What are challenges that data engineers face?
Access to data. Data accuracy and quality. Availability of computational resources. Query performance.
Overhead
Any combination of excess or indirect computation time, memory, bandwidth, or other resources that are required to perform a specific task
Google Cloud's Operations Suite (formerly Stackdriver)
Designed to monitor, troubleshoot, and improve cloud infrastructure, software, and application performance. Efficiently build and run workloads, keeping applications performant and available.

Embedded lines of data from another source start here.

==> src/rtl/if_fetch_unit.sv <==
// Instruction fetch unit: owns IFpc, issues one imem request at a time, presents the
// fetched word to IF/ID, and handles stall/redirect. Optional counters: IF_FETCH_PERF_EN.
module if_fetch_unit #(
  parameter logic [63:0] RESET_PC = 64'h0000_0000_0000_0000,
  parameter int unsigned INST_W   = 32
) (
  input  logic              clk,
  input  logic              rstn,
  input  logic [63:0]       npc,
  input  logic              redirect,
  input  logic              stall_if,
  output logic [63:0]       if_pc,
  output logic              imem_req_valid,
  input  logic              imem_req_ready,
  output logic [63:0]       imem_req_addr,
  input  logic              imem_resp_valid,
  input  logic [INST_W-1:0] imem_resp_data,
  output logic              if_valid,
  output logic [INST_W-1:0] if_inst,
  output logic [31:0]       perf_fetch_cnt,
  output logic [31:0]       perf_kill_cnt
);

  localparam int unsigned PC_W  = 64;
  localparam int unsigned CNT_W = 32;

  typedef enum logic [1:0] {
    S_REQ  = 2'd0,
    S_WAIT = 2'd1,
    S_HOLD = 2'd2
  } state_e;

  state_e            state_q, state_d;
  logic [PC_W-1:0]   pc_q, pc_d;
  logic              req_valid_q, req_valid_d;
  logic              valid_q, valid_d;
  logic [INST_W-1:0] inst_q, inst_d;
  logic              kill_q, kill_d;
  logic              req_fire_c;

  assign req_fire_c = req_valid_q & imem_req_ready;

  // State register
  always_ff @(posedge clk or negedge rstn) begin
    if (!rstn) begin
      state_q <= S_REQ;
    end else begin
      state_q <= state_d;
    end
  end

  // Next-state logic; a redirect in S_REQ never changes the state by itself
  always_comb begin
    state_d = state_q;
    unique case (state_q)
      S_REQ: begin
        if (req_fire_c) state_d = S_WAIT;
      end
      S_WAIT: begin
        if (imem_resp_valid) state_d = (kill_q || redirect) ? S_REQ : S_HOLD;
      end
      S_HOLD: begin
        if (redirect || !stall_if) state_d = S_REQ;
      end
      default: state_d = S_REQ;
    endcase
  end

  // Output / datapath next values; kill marks the single in-flight response as stale
  always_comb begin
    pc_d        = pc_q;
    valid_d     = valid_q;
    inst_d      = inst_q;
    kill_d      = kill_q;
    req_valid_d = (state_d == S_REQ);
    if (redirect) begin
      pc_d    = npc;
      valid_d = 1'b0;
    end
    unique case (state_q)
      S_REQ: begin
        if (redirect && req_fire_c) kill_d = 1'b1;
      end
      S_WAIT: begin
        if (imem_resp_valid) begin
          if (kill_q || redirect) begin
            kill_d = 1'b0;
          end else begin
            inst_d  = imem_resp_data;
            valid_d = 1'b1;
          end
        end else if (redirect) begin
          kill_d = 1'b1;
        end
      end
      S_HOLD: begin
        if (!stall_if) begin
          pc_d    = npc;
          valid_d = 1'b0;
        end
      end
      default: begin
        kill_d = 1'b0;
      end
    endcase
  end

  always_ff @(posedge clk or negedge rstn) begin
    if (!rstn) begin
      pc_q        <= RESET_PC;
      req_valid_q <= 1'b0;
      valid_q     <= 1'b0;
      inst_q      <= '0;
      kill_q      <= 1'b0;
    end else begin
      pc_q        <= pc_d;
      req_valid_q <= req_valid_d;
      valid_q     <= valid_d;
      inst_q      <= inst_d;
      kill_q      <= kill_d;
    end
  end

  assign if_pc          = pc_q;
  assign imem_req_addr  = pc_q;
  assign imem_req_valid = req_valid_q;
  assign if_valid       = valid_q;
  assign if_inst        = inst_q;

`ifdef IF_FETCH_PERF_EN
  logic             resp_drop_c;
  logic [CNT_W-1:0] fetch_cnt_q, kill_cnt_q;

  // Discarded response: stale (kill) or dropped by a same-cycle redirect
  assign resp_drop_c = (state_q == S_WAIT) & imem_resp_valid & (kill_q | redirect);

  always_ff @(posedge clk or negedge rstn) begin
    if (!rstn) begin
      fetch_cnt_q <= '0;
      kill_cnt_q  <= '0;
    end else begin
      if (req_fire_c)  fetch_cnt_q <= fetch_cnt_q + CNT_W'(1);
      if (resp_drop_c) kill_cnt_q  <= kill_cnt_q + CNT_W'(1);
    end
  end

  assign perf_fetch_cnt = fetch_cnt_q;
  assign perf_kill_cnt  = kill_cnt_q;
`else
  assign perf_fetch_cnt = '0;
  assign perf_kill_cnt  = '0;
`endif

endmodule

IAM (Identity & Access Management)
Enables you to manage access to cloud services and resources securely. Google and AWS both have this.
What does ETL stand for?
Extract, Transform, Load
What are the key considerations when building a data lake?
Handling of multiple data types. Scalability. High-throughput ingestion. Fine-grained access control to objects. Connectivity to other tools.
How does denormalization increase performance?
It avoids intensive joins in SQL.
What should you always assume about any raw data from source systems?
It needs to be cleaned, transformed and stored in a data warehouse
What are considerations when choosing a data warehouse?
Pipeline type. Scalability. Data organization. Performance design. Maintenance.
Data Mart
Subset of a data warehouse oriented to a specific business line
Normalization
The process of applying rules to a database design to ensure that information is divided into the appropriate tables.
What is a potential issue if you stored all your data in one giant table?
The table row size could be too large for traditional reporting databases.
Before you can operate over the elements of a STRUCT or ARRAY, what must you do?
They must be unpacked. (Use the UNNEST() function.)
Slots
Units of computation that comprise a certain number of CPU and RAM.
When should you use EL?
When the data is already clean and correct.
When should you use ETL?
When the data loading has to happen continuously or you want to integrate continuous integration or continuous delivery systems.
When should you use ELT?
When you're not sure what kinds of transformation are needed and/or the transformation can be expressed in SQL.
What affects the path your data takes to get to the cloud?
Where your data is now. How big your data is. Where it has to go. How much transformation is needed.
Why do machine learning teams need data engineers to help with?
capturing new features in a stable pipeline in order to have data available at production time with more insight in the models
Clustering
organizing items into related groups during recall from long-term memory
Partitioned Tables
special table that is divided into segments, called partitions, that make it easier to manage and query your data.